En torno a todo esto, me ha venido a la mente una anécdota en torno al citado Rilke, que escuché contar a mi admirada Mercedes Replinger. Se refería a cuando el escritor residió como huésped en el Palais Lanckoroński de Viena, gracias a la amistad que mantenía con su dueña, Małgorzata. Desde joven, Rilke había vivido bajo la protección de mujeres ricas a las que iba enamorando. En calidad de huésped (o de gigoló, según se mire), concibió algunos de sus más bellos poemas. Lo curioso de aquel espacio fue el influjo que tuvo sobre el autor, otorgándole ciertos dones proféticos. Era como si, al escribir entre aquellas paredes, se hubiese anticipado a la destrucción que la II Guerra Mundial traería consigo. En el tiempo de opulencia en que vivió, Rilke pensó que aquella belleza no podía durar demasiado tiempo. En efecto, cuando los nazis llegaron al poder anexionando Austria con Alemania, el palacio fue confiscado y posteriormente saqueado e incendiado. A parte de los objetos que pudieron ser rescatados, de la existencia del edificio sólo nos quedan pinturas e imágenes fotográficas. Ahora, en su lugar, se erige un moderno edificio transparente de Motorola. Un final y un presente muy simbólicos.

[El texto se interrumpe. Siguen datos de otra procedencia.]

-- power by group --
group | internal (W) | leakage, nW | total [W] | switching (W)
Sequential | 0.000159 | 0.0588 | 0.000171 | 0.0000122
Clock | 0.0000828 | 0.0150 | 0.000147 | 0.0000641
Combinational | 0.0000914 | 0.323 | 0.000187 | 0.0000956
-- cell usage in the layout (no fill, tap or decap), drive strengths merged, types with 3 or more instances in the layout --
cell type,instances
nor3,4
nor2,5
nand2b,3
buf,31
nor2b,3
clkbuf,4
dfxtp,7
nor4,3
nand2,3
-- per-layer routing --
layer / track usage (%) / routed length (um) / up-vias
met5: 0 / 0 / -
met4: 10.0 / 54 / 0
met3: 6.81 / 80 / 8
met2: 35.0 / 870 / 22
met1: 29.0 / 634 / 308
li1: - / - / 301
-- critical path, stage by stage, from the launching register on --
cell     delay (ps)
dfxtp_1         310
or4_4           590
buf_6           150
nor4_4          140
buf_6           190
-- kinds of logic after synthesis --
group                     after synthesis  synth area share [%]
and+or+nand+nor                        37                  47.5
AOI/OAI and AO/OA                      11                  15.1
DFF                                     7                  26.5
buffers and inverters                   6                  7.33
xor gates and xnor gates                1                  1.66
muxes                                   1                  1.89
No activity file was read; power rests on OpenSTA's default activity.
**src/hw/rtl/sgd_pkg.sv**
```systemverilog
package sgd_pkg;

  localparam int MAX_ENTRIES = 256;
  localparam int IDX_W       = $clog2(MAX_ENTRIES);
  localparam int CNT_W       = $clog2(MAX_ENTRIES + 1);

  localparam int SGS_W   = 6;
  localparam int MAXB_W  = 23;
  localparam int LEN_W   = 24;
  localparam int ADDR_W  = 64;
  localparam int FLAG_W  = 5;
  localparam int DWC_W   = 22;
  localparam int CFG_IDX_W  = 4;
  localparam int CFG_DATA_W = 32;

  localparam logic [SGS_W-1:0]  SLOT_LIMIT    = 6'd32;
  localparam logic [SGS_W-1:0]  SGS_RESET     = 6'd4;
  localparam logic [MAXB_W-1:0] MAXB_RESET    = 23'd4194300;

  localparam logic [FLAG_W-1:0] FLAG_NONE      = 5'h00;
  localparam logic [FLAG_W-1:0] FLAG_JOB_START = 5'h09;
  localparam logic [FLAG_W-1:0] FLAG_JOB_END   = 5'h06;
  localparam logic [FLAG_W-1:0] FLAG_XFER_END  = 5'h04;
  localparam logic [FLAG_W-1:0] FLAG_ERROR     = 5'h16;

  localparam logic [1:0] OP_CLEAR  = 2'd0;
  localparam logic [1:0] OP_APPEND = 2'd1;
  localparam logic [1:0] OP_ARM    = 2'd2;
  localparam logic [1:0] OP_XFER   = 2'd3;

  localparam logic [CFG_IDX_W-1:0] CFG_SGS_PER_TRANSFER  = 4'd0;
  localparam logic [CFG_IDX_W-1:0] CFG_MAX_ELEMENT_BYTES = 4'd1;

  typedef struct packed {
    logic [1:0]        op;
    logic [LEN_W-1:0]  entry_length;
    logic [ADDR_W-1:0] entry_address;
  } item_t;

  typedef struct packed {
    logic [FLAG_W-1:0] desc_flags;
    logic [DWC_W-1:0]  dword_count;
    logic [ADDR_W-1:0] desc_address;
    logic              job_finished;
    logic              last;
  } result_t;

  typedef struct packed {
    logic [SGS_W-1:0]  sgs_per_transfer;
    logic [MAXB_W-1:0] max_element_bytes;
  } cfg_t;

  typedef struct packed {
    logic [LEN_W-1:0]  length;
    logic [ADDR_W-1:0] address;
  } entry_t;

  typedef struct packed {
    logic             we;
    logic [IDX_W-1:0] waddr;
    logic [IDX_W-1:0] raddr;
    entry_t           wdata;
  } mem_req_t;

endpackage

```
**src/hw/rtl/sgd_walker.sv**
```systemverilog
module sgd_walker import sgd_pkg::*; (
  input  logic     clk,
  input  logic     rst,
  input  logic     start,
  input  item_t    item,
  input  cfg_t     cfg,
  input  entry_t   rdata,
  output mem_req_t req,
  output logic     busy,
  output logic     result_valid,
  output result_t  result
);

  localparam logic ST_IDLE = 1'b0;
  localparam logic ST_EMIT = 1'b1;

  logic             state;
  logic [CNT_W-1:0] entry_count;
  logic [CNT_W-1:0] next_index;
  logic [CNT_W-1:0] items_left;
  logic [SGS_W-1:0] slot_cnt;
  logic [SGS_W-1:0] slots;
  logic             first_desc;

  logic             accept;
  logic [SGS_W-1:0] slots_eff;
  logic             bad_len;
  logic             job_end;
  logic             slot_end;
  logic             walk_done;
  logic [FLAG_W-1:0] flags;

  assign accept    = start && (state == ST_IDLE);
  assign busy      = (state == ST_EMIT);
  assign slots_eff = (cfg.sgs_per_transfer > SLOT_LIMIT) ? SLOT_LIMIT : cfg.sgs_per_transfer;

  always_comb begin
    bad_len   = (rdata.length[1:0] != 2'b00) ||
                (rdata.length > {1'b0, cfg.max_element_bytes});
    job_end   = (items_left == CNT_W'(1));
    slot_end  = (slot_cnt == slots - SGS_W'(1));
    walk_done = bad_len || job_end || slot_end;
    flags     = (first_desc ? FLAG_JOB_START : FLAG_NONE) |
                (job_end ? FLAG_JOB_END : FLAG_NONE) |
                (slot_end ? FLAG_XFER_END : FLAG_NONE) |
                (bad_len ? FLAG_ERROR : FLAG_NONE);
  end

  // The entry after the current one is fetched while the current one is
  // emitted, so a walk yields one descriptor per cycle. Appends only happen
  // while idle, so a walk never reads an entry written in the same cycle.
  always_comb begin
    req.we    = accept && (item.op == OP_APPEND) && (entry_count < CNT_W'(MAX_ENTRIES));
    req.waddr = entry_count[IDX_W-1:0];
    req.wdata = '{length: item.entry_length, address: item.entry_address};
    if (state == ST_EMIT) begin
      req.raddr = next_index[IDX_W-1:0] + IDX_W'(1);
    end else begin
      req.raddr = next_index[IDX_W-1:0];
    end
  end

  always_ff @(posedge clk) begin
    if (rst) begin
      state        <= ST_IDLE;
      entry_count  <= '0;
      next_index   <= '0;
      items_left   <= '0;
      slot_cnt     <= '0;
      slots        <= '0;
      first_desc   <= 1'b0;
      result_valid <= 1'b0;
    end else begin
      result_valid <= 1'b0;
      unique case (state)
        ST_IDLE: begin
          if (accept) begin
            unique case (item.op)
              OP_CLEAR: begin
                entry_count <= '0;
                next_index  <= '0;
                items_left  <= '0;
              end
              OP_APPEND: begin
                if (req.we) begin
                  entry_count <= entry_count + CNT_W'(1);
                end
              end
              OP_ARM: begin
                items_left <= entry_count;
                next_index <= '0;
              end
              OP_XFER: begin
                if (items_left != '0 && slots_eff != '0) begin
                  state      <= ST_EMIT;
                  slot_cnt   <= '0;
                  slots      <= slots_eff;
                  first_desc <= (next_index == '0);
                end
              end
              default: ;
            endcase
          end
        end
        ST_EMIT: begin
          result_valid <= 1'b1;
          next_index   <= next_index + CNT_W'(1);
          items_left   <= items_left - CNT_W'(1);
          slot_cnt     <= slot_cnt + SGS_W'(1);
          first_desc   <= 1'b0;
          if (walk_done) begin
            state <= ST_IDLE;
          end
        end
        default: state <= ST_IDLE;
      endcase
    end
  end

  always_ff @(posedge clk) begin
    if (state == ST_EMIT) begin
      result.desc_flags   <= flags;
      result.dword_count  <= rdata.length[LEN_W-1:2];
      result.desc_address <= rdata.address;
      result.job_finished <= job_end;
      result.last         <= walk_done;
    end
  end

endmodule

```
**config.mk**
```make
export PLATFORM = sky130hd
export DESIGN_NAME = sgd_walker
export DESIGN_NICKNAME = d
export VERILOG_FILES = /design/src/hw/rtl/sgd_pkg.sv /design/src/hw/rtl/sgd_walker.sv
export SDC_FILE = /design/constraint.sdc
export NUM_CORES = 1
export LEC_CHECK = 0
export ABC_AREA = 0
export BUFFER_PORTS_ARGS = -buffer_cell sky130_fd_sc_hd__clkbuf_2
export CAP_MARGIN = 25
export CELL_PAD_IN_SITES_DETAIL_PLACEMENT = 1
export CELL_PAD_IN_SITES_GLOBAL_PLACEMENT = 1
export CORE_ASPECT_RATIO = 0.6
export CORE_MARGIN = 2
export CORE_UTILIZATION = 31
export DETAILED_ROUTE_END_ITERATION = 8
export GPL_TIMING_DRIVEN = 0
export PLACE_DENSITY_LB_ADDON = 0.1
export SETUP_SLACK_MARGIN = 0.15
export SYNTH_ARGS = -nofsm -noshare
export SYNTH_HDL_FRONTEND = slang
export SYNTH_SLANG_ARGS = --single-unit
```
**constraint.sdc**
```tcl
create_clock -name clk -period 7.3 [get_ports clk]
set_clock_uncertainty 0.2 [all_clocks]
set_input_delay 2.19 -clock clk [delete_from_list [all_inputs] [get_ports clk]]
set_output_delay 2.19 -clock clk [all_outputs]
set_load 0.01 [all_outputs]
```
# ---- Yosys cells after proc, flatten, opt, wreduce, memory -nomap -nowiden
# Index checks and enable logic that the tools add are counted.
dict set report word_totals {
  memories 0
  rom_bits 0
  input_bits 210
  mem_bits_rw 0
  regBits 135
  latchBits 0
}
dict set report classes {
  n_div 0
  n_reduce_logical 19
  n_shift 0
  addsub 6
  mul 0
  n_eq_ne 11
  n_mux 28
  bitwise 4
  n_lt_le_gt_ge 3
}
# cell count
set ops {}
lappend ops {{$pmux 9 s2} 4}
lappend ops {{$mux 9} 4}
lappend ops {{$gt 24x23->1} 1}
lappend ops {{$mux 6} 4}
lappend ops {{$add 9x1->9 const B} 2}
lappend ops {{$pmux 6 s2} 1}
lappend ops {{$eq 9x1->1 const B} 1}
lappend ops {{$logic_not 9->1} 1}
lappend ops {{$lt 9x9->1 const B} 1}
lappend ops {{$reduce_bool 9->1} 1}
lappend ops {{$sub 9x1->9 const B} 1}
lappend ops {{$add 8x1->8 const B} 1}
lappend ops {{$mux 1} 8}
lappend ops {{$mux 8} 1}
lappend ops {{$or 4x3->4} 2}
lappend ops {{$reduce_and 4->1} 2}
lappend ops {{$add 6x1->6 const B} 1}
lappend ops {{$eq 6x6->1} 1}
lappend ops {{$gt 6x6->1 const B} 1}
lappend ops {{$mux 3} 2}
lappend ops {{$ne 2x2->1 const B} 3}
lappend ops {{$reduce_bool 6->1} 1}
lappend ops {{$sub 6x1->6 const B} 1}
lappend ops {{$mux 5} 1}
lappend ops {{other kinds (15)} 25}

# ---- Longest topological paths before layout
dict set report depth {
  ltp_word 8
  ltp_mapped 9
  ltp_nobuf 9
}

# ---- Least setup slack after synthesis
# OpenSTA, ideal clock, no wires.
dict set report synth_path {
  kind {reg-to-output}
  startpoint {register state (netlist: busy)}
  endpoint {output port req[94] (netlist name)}
  required_time_ns 4.910
  stages_incl_launch_ff 5
  setup_slack_ns 1.153
  arrival_time_ns 3.757
  path_cell_list {dfxtp_1 inv_1 clkbuf_1 nor3_1 xor2_1}
}
# element line_no
set synth_rtl {}
lappend synth_rtl {{from (decl)} sgd_walker.sv:17} ;# logic state;
lappend synth_rtl {{from (signal assigned)} sgd_walker.sv:65} ;# state <= ST_IDLE;
lappend synth_rtl {{from (signal assigned)} sgd_walker.sv:95} ;# state <= ST_EMIT;
lappend synth_rtl {{from (signal assigned)} sgd_walker.sv:112} ;# state <= ST_IDLE;
lappend synth_rtl {{to (decl)} sgd_walker.sv:8} ;# output mem_req_t req,

==> results.cfg <==
[outcome]
status = finished, final reports clean

[min_path]
min_path_type = reg -> reg

[logic_synthesis]
synth_area_leaders = edfxtp_1 (43%), dfxtp_1 (13%), buf_4 (11%)
synth-edff-count = 92
synth_seq_cells = 134
ys_types = 55
synth_most_common_cell = buf_4
synth_top_area_share_pct = 43.3
ys_seq_area_share_pct = 56.5
synthTopCellsByCount = buf_4 (97), edfxtp_1 (92), dfxtp_1 (42), nor2_1 (41), a21oi_1 (40)
yosysTopAreaCell = edfxtp_1
ys.flop_type = edfxtp_1
syn_inst = 562
async_flop_share_pct = 0
syn_area_per_cell_sq_um = 11.4
syn_nets = 803
ys.warnings.count = 0
syn_area_sq_mm = 0.00638

[layout]
drive_above_1_share_pct = 51.0
multiInputGateArea_sq_mm = 0.00187
area.sequential_sq_mm = 0.00361
syn_to_final_growth_pct = 39.9
design_area_sq_mm = 0.00893
fill_cells = 2352
antenna_cells = 0
fin_util_pct = 44.4
nets = 1143

[die]
initial_utilization_pct = 31.7
core.rowCount = 40
die_w_um = 189
boundaryPins = 410
placeableCoreArea_sq_mm = 0.0201
die_h_um = 115
dieArea_sq_mm = 0.0218

[grt]
grt_pass1_wl_um = 32400
grt_start_max_net_pins = 55
antenna_found_initial = 0
first_global_vias = 5761
grt_util_all_layers_pct = 19.8
overflow = 0

[timing]
min_period_over_period_pct = 77.7
fin_crit_ns = 5.67
max_freq_mhz = 176
drv_slew = 0
slew_headroom_pct = 51.4
setup_viol = 0
rsz0062_at_grt = no
finalHoldViolations = 0
worst_slew_pin_slew_ns = 0.729

[placement]
numPortBuffers = 320
dpl.hpwl_um = 18200
place_area_sq_mm = 0.00835
gp_congestion = 0.863

[cts]
cts_max_level = 4
cts_resized = 0
clockBufferDepth = 2
cts_tree = done
ctsHoldBuffers = 0
numCtsBuffers = 17
cts.clk_slew.worst_paths_ns = 0.06
clock_latency_ns = 0.42
cts_setup_buffers = 0
clock_sinks = 134
cts_root_buf = clkbuf_16

[route]
post-route-drc-count = 0
dr.first_iter.drc_count = 179
drt-pass1-iter-count = 4
vias_per_cell = 4.56
wl_per_cell_um = 18.5
wirelength_um = 22000
via_count = 5415
ant_nets = 0

[pwr]
power.density_mw_per_mm2 = 209
leakagePower_uw = 0.00415
ir_worst_vdd_uv = 160

[worst_setup_path]
r2r_setup_slack_ns = 4.55
crit_path_max_fanout = 7
worstPathRequired_ns = 4.91
cp-end-kind = output pin
path_class = in -> out
start_kind = input pin
worst_ep_arrival_time_ns = 3.28

[job]
drv_cap = 0
-- state kept, by name (all words and copies together), names as in the netlist --
name and flops:
entry_count 9, slot_cnt 6, result_valid 1, slots 6, first_desc 1, items_left 9
next_index 9, busy 1, result 92
-- cell families after synthesis --
| group | count (synthesis) | share of synthesized area [%] |
|---|---|---|
| DFF | 134 | 56.5 |
| AOI/OAI and AO/OA | 85 | 8.31 |
| muxes | 2 | 0.314 |
| and+or+nand+nor | 147 | 11.9 |
| xor gates and xnor gates | 19 | 2.61 |
| buffers and inverters | 144 | 14.3 |
| adders and majority gates | 31 | 6.08 |
-- final timing paths --
| path | startpoint | end | depth (start not counted) |
|---|---|---|---|
| max | item[88] | req[104] | 4 |
| min | first_desc | result[91] | 0 |
| max reg2reg | busy | items_left[2] | 6 |
| min reg2reg | first_desc | result[91] | 0 |
-- final cells by class --
cell class	count	share of cell area [%]
sequential	134	40.4
clock inverter	12	1.47
buffer	108	8.70
clock buffer	20	5.00
multi-input combinational	284	20.9
tap	273	3.83
inverter	36	1.51
timing repair buffer	321	18.2
-- metal layers --
metal	share of wire, %	wire [um]	global-route usage, %
met4	1.8	406	7.18
met5	0	0	0
met3	6.6	1460	5.16
met1	39	8690	22.1
met2	52	11400	36.7
-- power breakdown --
group	internal (uW)	leakage (uW)	switching, uW	total (uW)
Combinational	96.8	0.00271	95.9	193
Clock	511	0.000272	334	845
Sequential	820	0.00117	5.86	825
Total	1430	0.00415	436	1860
-- worst max-delay path, stage by stage --
cell      delay, ns
clkbuf_2       0.16
a211oi_2       0.52
and3_1         0.27
clkbuf_2       0.14
-- layout by cell type (no fill, tap or decap), types with 3 or more instances in the layout --
master,n
a21o_1,3
a21oi_1,40
a311oi_1,5
a31oi_1,4
and3_1,3
buf_4,97
clkbuf_1,12
clkbuf_16,17
clkbuf_2,320
clkinv_2,3
clkinvlp_4,4
dfxtp_1,41
edfxtp_1,92
ha_1,31
inv_1,36
nand2_1,39
nand2b_1,6
nand3_1,10
nand3b_1,3
nand4_1,10
nor2_1,41
nor3_1,8
nor4_1,3
o21ai_0,16
or2_2,4
or3b_2,4
xnor2_1,8
xor2_1,11
-- metrics by stage --
stage | TNS, ns | total power [uW] | hold WS, ns | instances | setup WS [ns]
finish | 0 | 1860 | 0.252 | 1188 | 1.63
CTS | 0 | 1890 | 0.259 | 1188 | 1.62
floorplan | 0 | 943 | 0.202 | 562 | 1.15
detailed placement | 0 | 1040 | 0.242 | 1156 | 1.63
global route | 0 | 1930 | 0.270 | 1188 | 1.53
global placement | -0.456 | 1030 | 0.236 | 1155 | -0.333
Power figures use the tool's default switching activity.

Como dijo Adorno, en esa frase tantas veces manida (y con ésta una más), tras Auschwitz no podía concebirse la poesía. Los elegantes valses de Strauss, las frívolas operetas de Lehár, el erotismo de las pinturas de Klimt, el hedonismo de Rilke y la opulencia de las edificaciones burguesas como la de este palacio, habían dado paso a otra realidad oscura y carente de adornos. No cabían ya invenciones y neobarrocos; el goce de los sentidos había dejado de ocupar un primer plano. El reverso de la moneda del ser humano había mostrado su cara, la que oculta la luminosidad de la luna. El Ángels Novus pintado por Klee que advertía al ser humano de los errores que podía cometer, era a su vez arrastrado por el viento inevitable del destino, en palabras de Walter Benjamin. Tras el vendaval, se había convertido ahora en ese otro ángel ideado por el cineasta Wim Wenders en El cielo sobre Berlín, que observaba desde lo alto de un edificio las ruinas de lo que fue el Alexanderplatz berlinés. “¿Quién me escucharía entre las cohortes de ángeles, si grito?”, se pregunta Rilke en su primer poema de las Elegías de Duino, y añade: “¿De quién podemos valernos?”. La respuesta resultará un sonoro portazo al idealismo del s. XX: “No de ángeles ni de hombres”.